Hespos: Nein. Die Erwachsenen in dieser Formation sind, wie ich
es vorhin schon beschrieben habe, nur das 36. oder 37. Schuljahr.
Sie sind auch nur hilflose Menschen, die ein bisschen größer
geworden sind. Die meisten werden ja nicht erwachsen, die meisten
werden ja nur groß, oder älter (lacht).
nmz: Heißt das, dass die Erfahrungen, die
Sie als Lehrer gesammelt haben, Ihnen bei der Arbeit mit professionellen
Ensembles von Nutzen waren? Hespos: Absolut, absolut. Man kann mich nicht beleidigen,
man kann auf mich zukommen, man kann machen, was man will. Ich habe
allerdings das Ziel im Auge und da wollen wir hin, und da kommen
wir auch hin. Früher oder später (lacht).
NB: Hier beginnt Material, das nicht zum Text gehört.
## src/rtl/lat_sequencer.sv

```systemverilog
// lat_sequencer: command-driven LAT / data-phase timing generator for a daisy
// chain of LED drivers, stepped by rising edges of an externally generated SCLK.
module lat_sequencer #(
  parameter int N_DRIVERS   = 1,
  parameter int WORD_BITS   = 48,
  parameter int FCWRTEN_LEN = 15,
  parameter int WRTFC_LEN   = 5,
  parameter int FC_ON_RESET = 1
) (
  input  logic       clk,
  input  logic       rst,
  input  logic       SCLK,
  input  logic       cmd_valid,
  input  logic [1:0] cmd,
  output logic       cmd_ready,
  input  logic       force_fc,
  output logic       en,
  output logic       LAT,
  output logic       data_phase,
  output logic       done
);

  localparam int DATA_LEN = WORD_BITS * N_DRIVERS;
  localparam int CNT_W    = $clog2(FCWRTEN_LEN + DATA_LEN + 2);

  typedef logic [CNT_W-1:0] cnt_t;

  typedef enum logic [1:0] {
    MODE_FC        = 2'd0,
    MODE_WRTGS     = 2'd1,
    MODE_LATGS     = 2'd2,
    MODE_LINERESET = 2'd3
  } mode_t;

  // Window edges of the FC frame (FCWRTEN, data, WRTFC) and of the data frames.
  localparam cnt_t CNT_ONE      = cnt_t'(1);
  localparam cnt_t FC_LAST      = cnt_t'(FCWRTEN_LEN + DATA_LEN + 1);
  localparam cnt_t FC_EN_END    = cnt_t'(FCWRTEN_LEN);
  localparam cnt_t FC_DATA_BEG  = cnt_t'(FCWRTEN_LEN + 1);
  localparam cnt_t FC_WRT_BEG   = cnt_t'(FCWRTEN_LEN + DATA_LEN + 1 - WRTFC_LEN);
  localparam cnt_t FC_WIN_END   = cnt_t'(FCWRTEN_LEN + DATA_LEN);
  localparam cnt_t DATA_END     = cnt_t'(DATA_LEN);
  localparam cnt_t DATA_LAST    = cnt_t'(DATA_LEN + 1);
  localparam cnt_t LAT_BEG_GS   = cnt_t'(DATA_LEN);
  localparam cnt_t LAT_BEG_LAT  = cnt_t'(DATA_LEN - 2);
  localparam cnt_t LAT_BEG_LINE = cnt_t'(DATA_LEN - 6);

  mode_t mode;
  cnt_t  counter;
  cnt_t  last_cnt;
  cnt_t  lat_beg;
  logic  prev_sclk;
  logic  posedge_sclk;

  assign posedge_sclk = SCLK & ~prev_sclk;
  assign cmd_ready    = ~en & ~force_fc;

  always_comb begin
    last_cnt = DATA_LAST;
    lat_beg  = LAT_BEG_GS;
    case (mode)
      MODE_FC:        last_cnt = FC_LAST;
      MODE_WRTGS:     lat_beg  = LAT_BEG_GS;
      MODE_LATGS:     lat_beg  = LAT_BEG_LAT;
      MODE_LINERESET: lat_beg  = LAT_BEG_LINE;
      default:        lat_beg  = LAT_BEG_GS;
    endcase
  end

  // Counts 0 and last fall outside every window, giving a low-LAT SCLK at each boundary.
  always_comb begin
    LAT        = 1'b0;
    data_phase = 1'b0;
    if (en) begin
      if (mode == MODE_FC) begin
        LAT        = ((counter >= CNT_ONE) && (counter <= FC_EN_END)) ||
                     ((counter >= FC_WRT_BEG) && (counter <= FC_WIN_END));
        data_phase = (counter >= FC_DATA_BEG) && (counter <= FC_WIN_END);
      end else begin
        LAT        = (counter >= lat_beg) && (counter <= DATA_END);
        data_phase = (counter >= CNT_ONE) && (counter <= DATA_END);
      end
    end
  end

  // force_fc outranks a frame end and a pending command; an aborted frame gives no done.
  always_ff @(posedge clk or posedge rst) begin
    if (rst) begin
      counter   <= '0;
      prev_sclk <= 1'b0;
      done      <= 1'b0;
      mode      <= MODE_FC;
      en        <= (FC_ON_RESET != 0);
    end else begin
      prev_sclk <= SCLK;
      done      <= 1'b0;
      if (force_fc) begin
        mode    <= MODE_FC;
        counter <= '0;
        en      <= 1'b1;
      end else if (cmd_valid && cmd_ready) begin
        mode    <= mode_t'(cmd);
        counter <= '0;
        en      <= 1'b1;
      end else if (en && posedge_sclk) begin
        if (counter == last_cnt) begin
          en      <= 1'b0;
          counter <= '0;
          done    <= 1'b1;
        end else begin
          counter <= counter + CNT_ONE;
        end
      end
    end
  end

endmodule

```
nmz: Würden Sie ihre neue Oper „iOpal“
mit Schülern machen? Hespos: Ich würde gar nicht mal mit „iOpal“
anfangen, sondern eher einen Jahrmarkt besuchen. Irgendetwas, wo
auf engem Raum die unterschiedlichsten Dinge stattfinden: Vorne,
hinten, unten, oben, schnell, langsam, laut und leise. Und dann
kann man den Schritt in diesen Kunstjahrmarkt machen. „iOpal“
ist auch ein Jahrmarkt. Man weiß nie, was passiert. Und es
passieren in dieser Inszenierung mit Johannes Harneit und Anna Viebrock
allerlei Dinge, die man normalerweise im Opernhaus nicht erwartet.